Technical Overview: Analysis of Global Methane Emissions from Rice Paddies
Motivation
Methane (CH4) is a potent greenhouse gas with a global warming potential significantly greater than carbon dioxide over a 20-year horizon. The agricultural sector, particularly rice paddy cultivation, contributes approximately 8% of anthropogenic methane emissions. Accurate measurement of these emissions is critical for climate policy and mitigation efforts.
The United Nations Environment Programme and other agencies provide emission estimates, but discrepancies exist between traditional reporting methods and newer satellite-based approaches. Notably, the University of Malaysia published a report suggesting underreporting of methane emissions by the UN by about 16%. This project aims to critically analyze these claims by replicating their methodology, comparing datasets, and performing statistical tests.
Problem Statement
Methane emission estimates rely on data sources that may be subject to manipulation or undercounting. The Food and Agricultural Organization (FAOSTAT) uses official government data, which may be inaccurate. Climate TRACE employs satellite imaging to estimate cultivated paddy areas, potentially offering more objective measurements but with its own limitations.
The challenge is to reconcile these datasets, quantify differences, and assess the validity of claims regarding underreporting.
Project Composition and Implementation
Data Sources
- University of Malaysia Data: Emission estimates from 2015 to 2021 extracted from an Excel file.
- FAOSTAT Data: Official methane emission data from FAO, also in Excel and CSV formats.
- Geographic Data: Country shapefiles and natural earth datasets used for spatial merging and visualization.
Analytical Approach
- Data Merging: Emission data from different sources are merged on ISO3 country codes to enable direct comparison.
- Difference Calculation: Tonnes of methane emissions difference and percent differences are computed between datasets.
- Visualization: Horizontal bar plots visualize differences by country.
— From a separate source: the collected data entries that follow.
### src/rtl/spectral_flux_peak_hold_unit_defines.svh
// Assertion macros used by the spectral flux peak-hold RTL.
// Included by the top module, which carries the concurrent checks; needs nothing else.
`ifndef SPECTRAL_FLUX_PEAK_HOLD_UNIT_DEFINES_SVH
`define SPECTRAL_FLUX_PEAK_HOLD_UNIT_DEFINES_SVH

// Same-cycle implication, disabled while reset is asserted.
`define SFPH_ASSERT_IMP(label, clk, rstn, ante, cons) \
    label: assert property (@(posedge clk) disable iff (!(rstn)) (ante) |-> (cons)) \
        else $error("sfph: same-cycle check failed");

// Next-cycle implication, disabled while reset is asserted.
`define SFPH_ASSERT_NEXT(label, clk, rstn, ante, cons) \
    label: assert property (@(posedge clk) disable iff (!(rstn)) (ante) |=> (cons)) \
        else $error("sfph: next-cycle check failed");

`endif

### src/rtl/sfph_pkg.sv
// Types and constants of the spectral flux peak-hold unit.
// Used by every module of the block but sfph_ram; depends on nothing.
`timescale 1ns / 1ps

package sfph_pkg;

    localparam int MAG_W   = 16;
    localparam int LEVEL_W = 8;
    localparam int FLUX_W  = 12;

    // 255.0 in unsigned Q8.4.
    localparam logic [FLUX_W-1:0]  FLUX_MAX    = 12'd4080;
    localparam int                 FLUX_MAX_I  = 4080;
    localparam logic [LEVEL_W-1:0] DECAY_RESET = 8'd10;
    localparam logic [7:0]         FLUX_GAIN   = 8'd255;

    // Per-bin result travelling from the update stage to the output stage.
    typedef struct packed {
        logic [LEVEL_W-1:0] held_level;
        logic [FLUX_W-1:0]  flux;
        logic               frame_end;
    } bin_result_t;

endpackage
$ cat src/hdl/rrh_pkg.sv
`default_nettype none
package rrh_pkg;

  typedef enum logic [1:0] {
    MODE_NORMAL       = 2'd0,
    MODE_WAIT_CONFIRM = 2'd1,
    MODE_RESET_WAIT   = 2'd2,
    MODE_RESET_EXEC   = 2'd3
  } mode_t;

  typedef enum logic [1:0] {
    OP_CONTROL    = 2'd0,
    OP_REPLY_SENT = 2'd1,
    OP_TICK       = 2'd2,
    OP_BUTTON     = 2'd3
  } op_t;

  typedef enum logic [2:0] {
    ACT_PING       = 3'd0,
    ACT_REQUEST    = 3'd1,
    ACT_CONFIRM    = 3'd2,
    ACT_DISCONNECT = 3'd3
  } act_t;

  localparam logic [1:0] STATUS_OK        = 2'd0;
  localparam logic [1:0] STATUS_BAD_ARG   = 2'd1;
  localparam logic [1:0] STATUS_BAD_STATE = 2'd2;

  localparam logic [1:0] INTENT_NONE    = 2'd0;
  localparam logic [1:0] INTENT_LOCAL   = 2'd1;
  localparam logic [1:0] INTENT_CONFIRM = 2'd2;

  localparam logic [1:0] CFG_CONFIRM_TOKEN = 2'd0;
  localparam logic [1:0] CFG_WINDOW_MS     = 2'd1;
  localparam logic [1:0] CFG_HOLD_MS       = 2'd2;

  localparam logic [31:0] TOKEN_RESET  = 32'd0;
  localparam logic [31:0] WINDOW_RESET = 32'd30000;
  localparam logic [31:0] HOLD_RESET   = 32'd1500;

  typedef struct packed {
    logic [31:0] confirm_token;
    logic [31:0] confirm_window_ms;
    logic [31:0] reply_hold_ms;
  } cfg_t;

  typedef struct packed {
    logic [1:0]  opcode;
    logic [2:0]  action;
    logic [31:0] token;
    logic [31:0] sequence_number;
    logic [31:0] now_ms;
    logic        link_drained;
  } item_t;

  typedef struct packed {
    logic [1:0] status;
    logic       fire_reset;
    logic [1:0] boot_intent;
    logic       reset_pending;
    logic [1:0] mode_now;
  } result_t;

endpackage
`default_nettype wire

$ cat src/hdl/rrh_cfg_regs.sv
`default_nettype none
module rrh_cfg_regs (
  input  wire logic          clk,
  input  wire logic          rst_n,
  input  wire logic          wr_en,
  input  wire logic [1:0]    wr_index,
  input  wire logic [31:0]   wr_data,
  output rrh_pkg::cfg_t      cfg
);

  rrh_pkg::cfg_t cfg_r;
  rrh_pkg::cfg_t cfg_nxt;

  always_comb begin
    cfg_nxt = cfg_r;
    if (wr_en) begin
      unique case (wr_index)
        rrh_pkg::CFG_CONFIRM_TOKEN: cfg_nxt.confirm_token     = wr_data;
        rrh_pkg::CFG_WINDOW_MS:     cfg_nxt.confirm_window_ms = wr_data;
        rrh_pkg::CFG_HOLD_MS:       cfg_nxt.reply_hold_ms     = wr_data;
        default: ;  // unmapped index: drop
      endcase
    end
  end

  always_ff @(posedge clk) begin
    if (!rst_n) begin
      cfg_r.confirm_token     <= rrh_pkg::TOKEN_RESET;
      cfg_r.confirm_window_ms <= rrh_pkg::WINDOW_RESET;
      cfg_r.reply_hold_ms     <= rrh_pkg::HOLD_RESET;
    end else begin
      cfg_r <= cfg_nxt;
    end
  end

  assign cfg = cfg_r;

endmodule
`default_nettype wire

$ cat src/hdl/rrh_engine.sv
`default_nettype none
module rrh_engine (
  input  wire logic          clk,
  input  wire logic          rst_n,
  input  wire logic          go,
  input  rrh_pkg::item_t     item,
  input  rrh_pkg::cfg_t      cfg,
  output rrh_pkg::result_t   result
);

  rrh_pkg::mode_t mode_r, mode_nxt;
  logic [31:0]    request_time_r, request_time_nxt;
  logic [31:0]    expected_seq_r, expected_seq_nxt;
  logic           reply_done_r, reply_done_nxt;
  logic [31:0]    reply_time_r, reply_time_nxt;
  logic           local_origin_r, local_origin_nxt;

  logic        act_valid;
  logic [31:0] need_token;
  logic        token_ok;
  logic        pending;
  logic [31:0] since_request;
  logic [31:0] since_reply;
  logic        confirm_ok;
  logic        reply_hit;
  logic        fire_ok;

  assign act_valid  = (item.action[2] == 1'b0);
  assign need_token = (item.action == rrh_pkg::ACT_REQUEST ||
                       item.action == rrh_pkg::ACT_CONFIRM) ? cfg.confirm_token : 32'd0;
  assign token_ok   = act_valid && (item.token == need_token);
  assign pending    = (mode_r == rrh_pkg::MODE_RESET_WAIT) ||
                      (mode_r == rrh_pkg::MODE_RESET_EXEC);

  // wrapping millisecond differences
  assign since_request = item.now_ms - request_time_r;
  assign since_reply   = item.now_ms - reply_time_r;

  assign confirm_ok = (mode_r == rrh_pkg::MODE_WAIT_CONFIRM) &&
                      (since_request <= cfg.confirm_window_ms);
  assign reply_hit  = (mode_r == rrh_pkg::MODE_RESET_WAIT) &&
                      (item.sequence_number == expected_seq_r);
  assign fire_ok    = item.link_drained && reply_done_r &&
                      (since_reply >= cfg.reply_hold_ms) &&
                      (mode_r == rrh_pkg::MODE_RESET_WAIT);

  // next state
  always_comb begin
    mode_nxt         = mode_r;
    request_time_nxt = request_time_r;
    expected_seq_nxt = expected_seq_r;
    reply_done_nxt   = reply_done_r;
    reply_time_nxt   = reply_time_r;
    local_origin_nxt = local_origin_r;
    unique case (item.opcode)
      rrh_pkg::OP_CONTROL: begin
        if (token_ok) begin
          unique case (item.action)
            rrh_pkg::ACT_DISCONNECT: begin
              if (!local_origin_r && mode_r != rrh_pkg::MODE_RESET_EXEC) begin
                mode_nxt       = rrh_pkg::MODE_NORMAL;
                reply_done_nxt = 1'b0;
              end
            end
            rrh_pkg::ACT_REQUEST: begin
              if (!pending) begin
                request_time_nxt = item.now_ms;
                mode_nxt         = rrh_pkg::MODE_WAIT_CONFIRM;
              end
            end
            rrh_pkg::ACT_CONFIRM: begin
              if (confirm_ok) begin
                expected_seq_nxt = item.sequence_number;
                reply_done_nxt   = 1'b0;
                mode_nxt         = rrh_pkg::MODE_RESET_WAIT;
              end
            end
            default: ;  // ping: no state change
          endcase
        end
      end
      rrh_pkg::OP_REPLY_SENT: begin
        if (reply_hit) begin
          reply_time_nxt = item.now_ms;
          reply_done_nxt = 1'b1;
        end
      end
      rrh_pkg::OP_TICK: begin
        if (fire_ok) begin
          mode_nxt = rrh_pkg::MODE_RESET_EXEC;
        end
      end
      rrh_pkg::OP_BUTTON: begin
        if (!local_origin_r) begin
          local_origin_nxt = 1'b1;
          reply_time_nxt   = item.now_ms;
          reply_done_nxt   = 1'b1;
          mode_nxt         = rrh_pkg::MODE_RESET_WAIT;
        end
      end
      default: ;
    endcase
  end

  // result fields
  always_comb begin
    result.status      = rrh_pkg::STATUS_OK;
    result.fire_reset  = 1'b0;
    result.boot_intent = rrh_pkg::INTENT_NONE;
    if (item.opcode == rrh_pkg::OP_CONTROL) begin
      if (!token_ok) begin
        result.status = rrh_pkg::STATUS_BAD_ARG;
      end else if (item.action == rrh_pkg::ACT_REQUEST && pending) begin
        result.status = rrh_pkg::STATUS_BAD_STATE;
      end else if (item.action == rrh_pkg::ACT_CONFIRM && !confirm_ok) begin
        result.status = rrh_pkg::STATUS_BAD_STATE;
      end
    end else if (item.opcode == rrh_pkg::OP_TICK && fire_ok) begin
      result.fire_reset  = 1'b1;
      result.boot_intent = local_origin_r ? rrh_pkg::INTENT_LOCAL : rrh_pkg::INTENT_CONFIRM;
    end
    result.mode_now      = mode_nxt;
    result.reset_pending = (mode_nxt == rrh_pkg::MODE_RESET_WAIT) ||
                           (mode_nxt == rrh_pkg::MODE_RESET_EXEC);
  end

  always_ff @(posedge clk) begin
    if (!rst_n) begin
      mode_r         <= rrh_pkg::MODE_NORMAL;
      request_time_r <= 32'd0;
      expected_seq_r <= 32'd0;
      reply_done_r   <= 1'b0;
      reply_time_r   <= 32'd0;
      local_origin_r <= 1'b0;
    end else if (go) begin
      mode_r         <= mode_nxt;
      request_time_r <= request_time_nxt;
      expected_seq_r <= expected_seq_nxt;
      reply_done_r   <= reply_done_nxt;
      reply_time_r   <= reply_time_nxt;
      local_origin_r <= local_origin_nxt;
    end
  end

endmodule
`default_nettype wire

$ cat src/hdl/reset_request_handshake_core.sv
// Reset request handshake core.
// Input channel (in_*): one event per transfer: control action, reply sent,
// process tick or local button. Transfer happens when in_valid is high and
// in_stall is low.
// Result channel (out_*): exactly one result per input event, in order, with
// status, fire_reset, boot_intent, reset_pending and the mode after the event.
// The receiver holds out_stall high to keep the current result on the port.
// Config channel (cfg_*): index 0 confirm token, 1 confirm window in ms,
// 2 reply hold time in ms; always ready. Write only while no event is in flight.
// A result passes the input register, then the result register, before it is
// on the out_ ports, and transfers when out_stall is low.
// Throughput: one event per cycle while out_stall is low; the event logic reads
// the handshake state and updates it in the same cycle the result is registered.
// A stalled result stops the result register; one more event is held in the
// input register, then in_stall rises until the result is taken.
// Synchronous reset (rst_n low) returns the mode to normal, clears all stamps
// and loads the config defaults (token 0, window 30000, hold 1500).
`default_nettype none
module reset_request_handshake_core (
  input  wire logic        clk,
  input  wire logic        rst_n,

  input  wire logic        in_valid,
  output logic             in_stall,
  input  wire logic [1:0]  in_opcode,
  input  wire logic [2:0]  in_action,
  input  wire logic [31:0] in_token,
  input  wire logic [31:0] in_sequence_number,
  input  wire logic [31:0] in_now_ms,
  input  wire logic        in_link_drained,

  output logic             out_valid,
  input  wire logic        out_stall,
  output logic [1:0]       out_status,
  output logic             out_fire_reset,
  output logic [1:0]       out_boot_intent,
  output logic             out_reset_pending,
  output logic [1:0]       out_mode_now,

  input  wire logic        cfg_valid,
  output logic             cfg_ready,
  input  wire logic [1:0]  cfg_index,
  input  wire logic [31:0] cfg_data
);

  rrh_pkg::cfg_t    cfg;
  rrh_pkg::item_t   item_r;
  rrh_pkg::result_t result;
  rrh_pkg::result_t result_r;

  logic in_valid_r, in_valid_nxt;
  logic out_valid_r, out_valid_nxt;
  logic in_take;
  logic advance;
  logic go;

  assign cfg_ready = 1'b1;

  rrh_cfg_regs u_cfg_regs (
    .clk      (clk),
    .rst_n    (rst_n),
    .wr_en    (cfg_valid && cfg_ready),
    .wr_index (cfg_index),
    .wr_data  (cfg_data),
    .cfg      (cfg)
  );

  // the result register frees up when empty or when its transfer completes
  assign advance  = !out_valid_r || !out_stall;
  assign go       = in_valid_r && advance;
  assign in_stall = in_valid_r && !advance;
  assign in_take  = in_valid && !in_stall;

  always_comb begin
    in_valid_nxt = in_valid_r;
    if (in_take) begin
      in_valid_nxt = 1'b1;
    end else if (go) begin
      in_valid_nxt = 1'b0;
    end
  end

  always_comb begin
    out_valid_nxt = out_valid_r;
    if (go) begin
      out_valid_nxt = 1'b1;
    end else if (!out_stall) begin
      out_valid_nxt = 1'b0;
    end
  end

  always_ff @(posedge clk) begin
    if (!rst_n) begin
      in_valid_r  <= 1'b0;
      out_valid_r <= 1'b0;
    end else begin
      in_valid_r  <= in_valid_nxt;
      out_valid_r <= out_valid_nxt;
    end
  end

  always_ff @(posedge clk) begin
    if (in_take) begin
      item_r.opcode          <= in_opcode;
      item_r.action          <= in_action;
      item_r.token           <= in_token;
      item_r.sequence_number <= in_sequence_number;
      item_r.now_ms          <= in_now_ms;
      item_r.link_drained    <= in_link_drained;
    end
    if (go) begin
      result_r <= result;
    end
  end

  rrh_engine u_engine (
    .clk    (clk),
    .rst_n  (rst_n),
    .go     (go),
    .item   (item_r),
    .cfg    (cfg),
    .result (result)
  );

  assign out_valid         = out_valid_r;
  assign out_status        = result_r.status;
  assign out_fire_reset    = result_r.fire_reset;
  assign out_boot_intent   = result_r.boot_intent;
  assign out_reset_pending = result_r.reset_pending;
  assign out_mode_now      = result_r.mode_now;

endmodule
`default_nettype wire

$ cat config.mk
export PLATFORM = sky130hd
export DESIGN_NAME = reset_request_handshake_core
export DESIGN_NICKNAME = d
export VERILOG_FILES = /design/src/hdl/rrh_pkg.sv /design/src/hdl/rrh_cfg_regs.sv /design/src/hdl/rrh_engine.sv /design/src/hdl/reset_request_handshake_core.sv
export SDC_FILE = /design/constraint.sdc
export NUM_CORES = 1
export LEC_CHECK = 0
export ABC_AREA = 1
export BUFFER_PORTS_ARGS = -buffer_cell sky130_fd_sc_hd__buf_2
export CAP_MARGIN = 20
export CORE_ASPECT_RATIO = 0.5
export CORE_MARGIN = 3
export CORE_UTILIZATION = 30
export CTS_CLUSTER_DIAMETER = 100
export CTS_CLUSTER_SIZE = 40
export DETAILED_ROUTE_END_ITERATION = 8
export PLACE_DENSITY = 0.53
export SLEW_MARGIN = 20
export SYNTH_ARGS = -nofsm -noshare
export SYNTH_HDL_FRONTEND = slang
export SYNTH_HIERARCHICAL = 1
export SYNTH_SLANG_ARGS = --single-unit
$ cat constraint.sdc
create_clock -name clk -period 5.25 [get_ports clk]
set_input_delay 0.525 -clock clk [delete_from_list [all_inputs] [get_ports clk]]
set_output_delay 0.525 -clock clk [all_outputs]
set_load 0.005 [all_outputs]
Yosys cells after proc, flatten, opt, wreduce, memory -nomap -nowiden
Index checks and enable logic that the tools add are counted.

word-level totals
  logic and storage cells = 119
  bits in read-only memories = 0
  output and inout bits = 11
  memories kept = 0
  bits in writable memories = 0
  register bits after elaboration = 308
  bits in latches = 0

cells by class
  bitwise logic cells = 3
  shift-type cells = 0
  multiplexer cells = 28
  $lt $le $gt $ge = 2
  reduce and logical (&&, ||, !) cells = 38
  equal/unequal tests = 23
  add/subtract/negate cells = 2
  multiply operators = 0
  divide/modulo/power cells = 0

operators by type and width
  operator                                                               number
  32-bit two-way mux                                                     3
  32-bit equality test                                                   2
  32-bit one-hot mux with 2 select lines                                 1
  32-bit subtractor                                                      2
  32-bit >= comparator                                                   1
  32-bit less-or-equal comparator                                        1
  2-bit two-way mux                                                      9
  2-bit equality test, second input constant                             7
  1-bit logical AND                                                      13
  2-bit one-hot mux with 3 select lines                                  2
  1-bit two-way mux                                                      10
  2-bit AND reduction                                                    5
  5-bit AND reduction                                                    2
  3-bit by 2-bit != test with 1-bit output, second input constant        3
  8-bit AND reduction                                                    1
  2-bit by 1-bit equality test with 1-bit output, second input constant  3
  3-bit by 2-bit equality test with 1-bit output, second input constant  2
  1-bit logical NOT                                                      6
  2-bit by 1-bit != test with 1-bit output, second input constant        3
  2-bit logical NOT                                                      2
  1-bit logical OR                                                       4
  2-bit != test, second input constant                                   2
  4-bit AND reduction                                                    1
  2-bit nonzero test                                                     2
  other kinds (7)                                                        9

Longest topological paths before layout
Gate-level depths: netlist (run 1).

  depth in word-level cells = 9
  mapped depth = 34
  mapped depth without buffers = 34

Hierarchy
The synthesis (run 1) kept the hierarchy.

modules (own cells, without submodules)
  module                        area an instance (sq um)  times used  sequential area each (sq um)  cells each
  rrh_engine                    9794.4                    1           2001.9                        1503
  rrh_cfg_regs                  3947.5                    1           1921.8                        593
  reset_request_handshake_core  3409.5                    1           3343.2                        125

Least setup slack after synthesis (run 1)
OpenSTA, ideal clock, no wires.

  kind = register to register
  from = register item_r[1] (netlist name)
  to = register u_engine.expected_seq_r[13]
  setup slack = 1051 ps
  stages on the path, launching flop included = 29
  library setup time = 135 ps
  data arrival time = 4065 ps
  data required time = 5115 ps
  path buffers = 2
  cells stage by stage = edfxtp_1 inv_1 ha_1 fa_1 inv_1 nand3_1 nand2_1 nand2_1 nand2_1 o21ai_0 o21ai_0 a21oi_1 o21ai_0 a21oi_1 o21ai_0 xor2_1 ha_1 nand2_1 nor2_1 nand2_1 nand3_1 a21oi_1 nand2_1 nand2_1 nand3_1 nor2_2 buf_2 buf_4 a211oi_1

between the ends
  longest elaborated chain between the ends = 4

ends and longest elaborated chain
  element                               RTL line                            source
  from (decl)                           reset_request_handshake_core.sv:47  rrh_pkg::item_t item_r;
  32-bit subtractor                     rrh_engine.sv:36                    assign since_request = item.now_ms - request_time_r;
  32-bit less-or-equal comparator       rrh_engine.sv:40                    (since_request <= cfg.confirm_window_ms);
  1-bit logical AND                     rrh_engine.sv:39                    assign confirm_ok = (mode_r == rrh_pkg::MODE_WAIT_CONFIRM) &&
  5-bit AND reduction (no source line)  -
  to (signal assigned)                  rrh_engine.sv:138                   expected_seq_r <= expected_seq_nxt;
  to (decl)                             rrh_engine.sv:13                    logic [31:0] expected_seq_r, expected_seq_nxt;

No other way between the ends.
A chain may end at the register's enable or synchronous reset.

Worst setup path in the final report (run 1)
  from = register item_r[1] (netlist name)
  to = register u_engine.expected_seq_r[5]

The elaborated chain is that of the path after synthesis.

==> key figures, run 1 <==
Status
  – Outcome: complete, no violations

Placed design
  – IO buf count: 150
  – Post-DP HPWL: 34.4 mm
  – GPL Wtd Cong: 0.903

Pwr
  – Sw Share: 0.301
  – Power Dens Cells: 259 nW/µm²
  – Clock power frac: 0.262
  – Total power: 4.93 mW
  – Sequential share of power: 0.537
  – Worst VDD drop: 0.000196 V
  – NetSw: 1.48 mW
  – Int Power: 3.44 mW
  – Combinational power share: 0.200
  – Leak: 8.38 nW

Timing
  – Final hold vios: 0
  – Max-slew headroom: 0.357
  – Setup TNS: 0 ps
  – Final clock skew: 41.2 ps
  – # setup viols final: 0
  – Time the worst path needs with I/O delays and setup: 4660 ps
  – Tcrit/Tclk final: 0.887
  – Max Fclk: 0.215 GHz
  – Slew Limit Fails: 0
  – RSZ-0062 raised after global routing: no
  – Worst-Margin Slew: 961 ps

Floorplanning
  – Starting Density: 0.306
  – Boundary Pins: 152
  – Chip height: 175 µm
  – Die Span X: 344 µm
  – Core area: 56,000 µm²
  – Die area: 60,300 µm²
  – Row count: 61

Critical path
  – CP arrival: 5090 ps
  – CP Class: flop to flop
  – Worst Setup Start Kind: flop
  – Setup crit end kind: flop
  – Worst-path maximum fanout: 17
  – WP data required: 5680 ps
  – R2R Setup Slk: 590 ps

Synthesis
  – Main flop type after synthesis: dfxtp_1
  – YS warnings: 6
  – Async SR Flop Fraction: 0
  – Net Count, Synth: 2,490
  – Register bit total from synthesis: 308
  – Area of the mapped netlist: 17,200 µm²
  – Post-synthesis sequential area ratio: 0.424
  – Synth unique cells: 46
  – Post-synth EDFFs: 110
  – Synth Instances: 2,221
  – Mean area per synthesized cell: 7.72 µm²

Clock tree
  – TritonCTS Sinks: 308
  – Clk root buf: clkbuf_16
  – Post_cts resized: 0
  – Total number of H-tree levels: 1
  – CTS Hold Bufs: 0
  – Cts bufs inserted: 12
  – Clk pin slew, worst setup/hold paths: 150 ps
  – Postcts setup bufs: 0
  – Max clock buf depth: 3
  – TritonCTS clock tree: yes
  – Clock Latency Late Sink: 540 ps

Routing
  – ANT nets after route: 0
  – Vias per inst: 4.52
  – DRC: 0
  – Drt initial violations: 1,007
  – Avg WL per Cell: 14.5 µm
  – First-pass DRT Iterations: 5
  – Total wire length: 44.9 mm
  – Vias: 14,000

Global route
  – Initial antenna violation count: 3
  – Largest net degree at the start of global routing: 75
  – Vias in the first global route: 13,100
  – GRT Util Overall: 0.147
  – Total global routing overflow: 0
  – First-pass GRT wire length: 71.6 mm

Hold path
  – Hold crit path type: input pin to flop

Layout
  – Nets: 2,593
  – Fillers: 6,054
  – Layout cells sized above 1: 0.0880
  – Area grow syn2layout: 11.0%

Job
  – Max-cap violations: 0
[critical path, cell delays in order (launching register included)]
cell	delay [ps]
edfxtp_1	380
inv_1	80
ha_1	250
fa_1	430
inv_1	70
nand3_1	60
nand2_1	100
nand2_1	60
nand2_1	50
o21ai_0	140
o21ai_2	210
a21oi_1	160
o211ai_1	380
nand2_1	100
o211ai_1	110
xor2_1	100
ha_1	280
nand2_1	60
nor2_1	140
nand2_1	80
nor2_1	140
nand2_1	70
nand2_1	180
nand3_1	190
nor2_2	210
buf_4	240
nor2_1	60
a211oi_1	210
[flip-flops by register name (all words and copies together) (netlist names), 32 cells and up]
signal,cells
item_r,102
u_cfg_regs/cfg,96
u_engine/expected_seq_r,32
u_engine/reply_time_r,32
u_engine/request_time_r,32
- Statistical Testing: Hypothesis tests (Shapiro-Wilk for normality, T-test, Mann-Whitney U) evaluate whether distributions and means differ significantly between years and datasets.
Software and Tools
- Python scripts automate dependency installation and book building using
subprocessto run shell commands. - Jupyter Book organizes notebooks and markdown files into a cohesive, navigable report.
- Libraries like pandas, geopandas, matplotlib, folium, and scipy facilitate data manipulation, mapping, plotting, and statistics.
Build Automation
A Python build pipeline script handles:
- Installing required Python packages from
requirements.txt. - Cleaning previous Jupyter Book builds.
- Building the HTML version of the book.
- (Partially implemented) Git operations to add, commit, and push changes.
This automation supports reproducibility and ease of updating the report.
Interesting Implementation Details
- The use of Jupyter Book allows combining narrative, code, and output in a single document, enhancing reproducibility.
- Geographic merging uses coordinate reference system transformations to align shapefiles with emission data.
- Statistical tests are carefully chosen based on data distribution characteristics, reflecting sound methodological rigor.
- The build pipeline integrates command-line tools (
jupyter-book) with Python subprocess calls, demonstrating a hybrid automation approach.
Practical Notes
- Data paths in notebooks use absolute local paths, indicating the need for environment adaptation when sharing or deploying.
- Some build pipeline methods (commit, push) are incomplete and require finalization for full automation.
- The project focuses on transparency and replicability, emphasizing data provenance and method validation.
Conclusion
This project serves as a technical reference for analyzing methane emission discrepancies in rice paddy cultivation. It combines data science, geographic information systems, and statistical analysis within a reproducible Jupyter Book framework. The approach and code provide a foundation for further research, refinement, and potential policy impact assessment.